Do you devour the steamy romantasy bestsellers by Sarah J. Maas or Rebecca Yarros? Or flood your group chat with breathless recaps of the latest episodes of TV series like Heated Rivalry or Bridgerton? Or perhaps you lose yourself in the provocative cinematic worlds of Emerald Fennell? If so, you’ve likely noticed that in pop culture, the female gaze—storytelling that delves into the intricate, textured, and wonderfully messy inner lives and desires of women—is having a major moment.

On television, it’s everywhere: in the rich interior lives and desires explored in Big Little Lies, Sirens, or Reese Witherspoon and Kerry Washington’s Little Fires Everywhere. Romantasy novels embrace it through powerful heroines and fantastical romance in fairy realms. Meanwhile, Fennell’s Wuthering Heights and Promising Young Woman are marketed with the promise of transforming women’s experiences into compelling, darkly beautiful cinema.

Is this a cultural shift, a fleeting moment, or a commercial juggernaut? That depends on how closely you look. But the portrayal of internalized female perspectives—and, crucially, female desires—has moved from guilty pleasure to the heart of the zeitgeist. Today, the idea of centering the subjectivity of women’s experiences, agency, and emotions is more visible than ever across our cultural landscape.

This growing body of pop culture challenges society’s conditioning to view women’s lives through the lens of male storytellers—or the “male gaze.” Coined by film theorist Laura Mulvey in 1973, this theory explains how women in film, art, and literature have long been reduced to objects of desire from a heterosexual male perspective. Subverting this male gaze—rejecting voyeurism to portray women’s bodies as lived-in and real—isn’t new, at least in arthouse cinema. Defining examples include Jane Campion’s 1993 film The Piano, which achieved mainstream crossover success with Oscars and the Palme d’Or; Andrea Arnold’s 2009 coming-of-age tale Fish Tank, which won the Prix du Jury at Cannes; and Céline Sciamma’s 2019 slow-burn romance Portrait of a Lady on Fire.

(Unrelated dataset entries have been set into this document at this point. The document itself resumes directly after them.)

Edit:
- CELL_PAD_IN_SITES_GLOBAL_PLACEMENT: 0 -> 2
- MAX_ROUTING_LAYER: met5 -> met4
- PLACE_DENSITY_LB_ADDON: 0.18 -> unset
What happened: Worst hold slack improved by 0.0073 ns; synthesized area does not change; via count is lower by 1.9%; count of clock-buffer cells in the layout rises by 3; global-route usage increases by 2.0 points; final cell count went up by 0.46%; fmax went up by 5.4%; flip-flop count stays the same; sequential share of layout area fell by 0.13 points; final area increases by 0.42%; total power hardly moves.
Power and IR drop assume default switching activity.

However, in the mainstream, the female gaze has taken decades to gain significant traction. Today, it’s finally proving to be commercially successful. Consider Fennell’s box-office hit adaptation of Wuthering Heights, which retains the classic trope of Emily Brontë’s heroine seeking male affection but filters it through a female-centric psychological and erotic lens. Meanwhile, romantasy has buoyed publishers with $610 million in annual sales in 2024, while generating billions of views on TikTok’s BookTok, where romance, world-building, and “spice” captivate emotionally invested readers.

So, how do you authentically portray what women feel and desire today? One of the best recent examples is last year’s nine-time Emmy-nominated series Dying for Sex. It centers on Molly Kochan (Michelle Williams), who, while dying of metastatic breast cancer, embarks on an end-of-life sexual awakening—exploring bondage, dominance, role-play, and more with her lover. Iris Brey, author of The Female Gaze: A Revolution on Screen, hails the show as “super important,” explaining, “It tackles extremely taboo subjects—women being sick and still wanting to experience pleasure. It makes us feel seen.”

The show was directed and executive produced by Shannon Murphy, who has also worked on other female-focused dramas like Killing Eve, The Power, and…Dope Girls. “I’m drawn to projects that are less formulaic. I like something more meandering and holistic, which I think aligns with the feminine way of thinking,” says Murphy, contrasting this with mainstream depictions of female interiority, including sexuality and desire. She also notes a nuanced, and in some ways less judgmental, space in female storytelling compared to more “obvious” male depictions. “I think if we start telling more stories like that, it will, culturally, help us to not see things in such a black-and-white way,” Murphy adds. She recalls receiving the script for Dying for Sex: “It was tonally very delicate and quite confronting. I loved that it was playing in this place of sublime tension between raw emotion and brutal comedy.”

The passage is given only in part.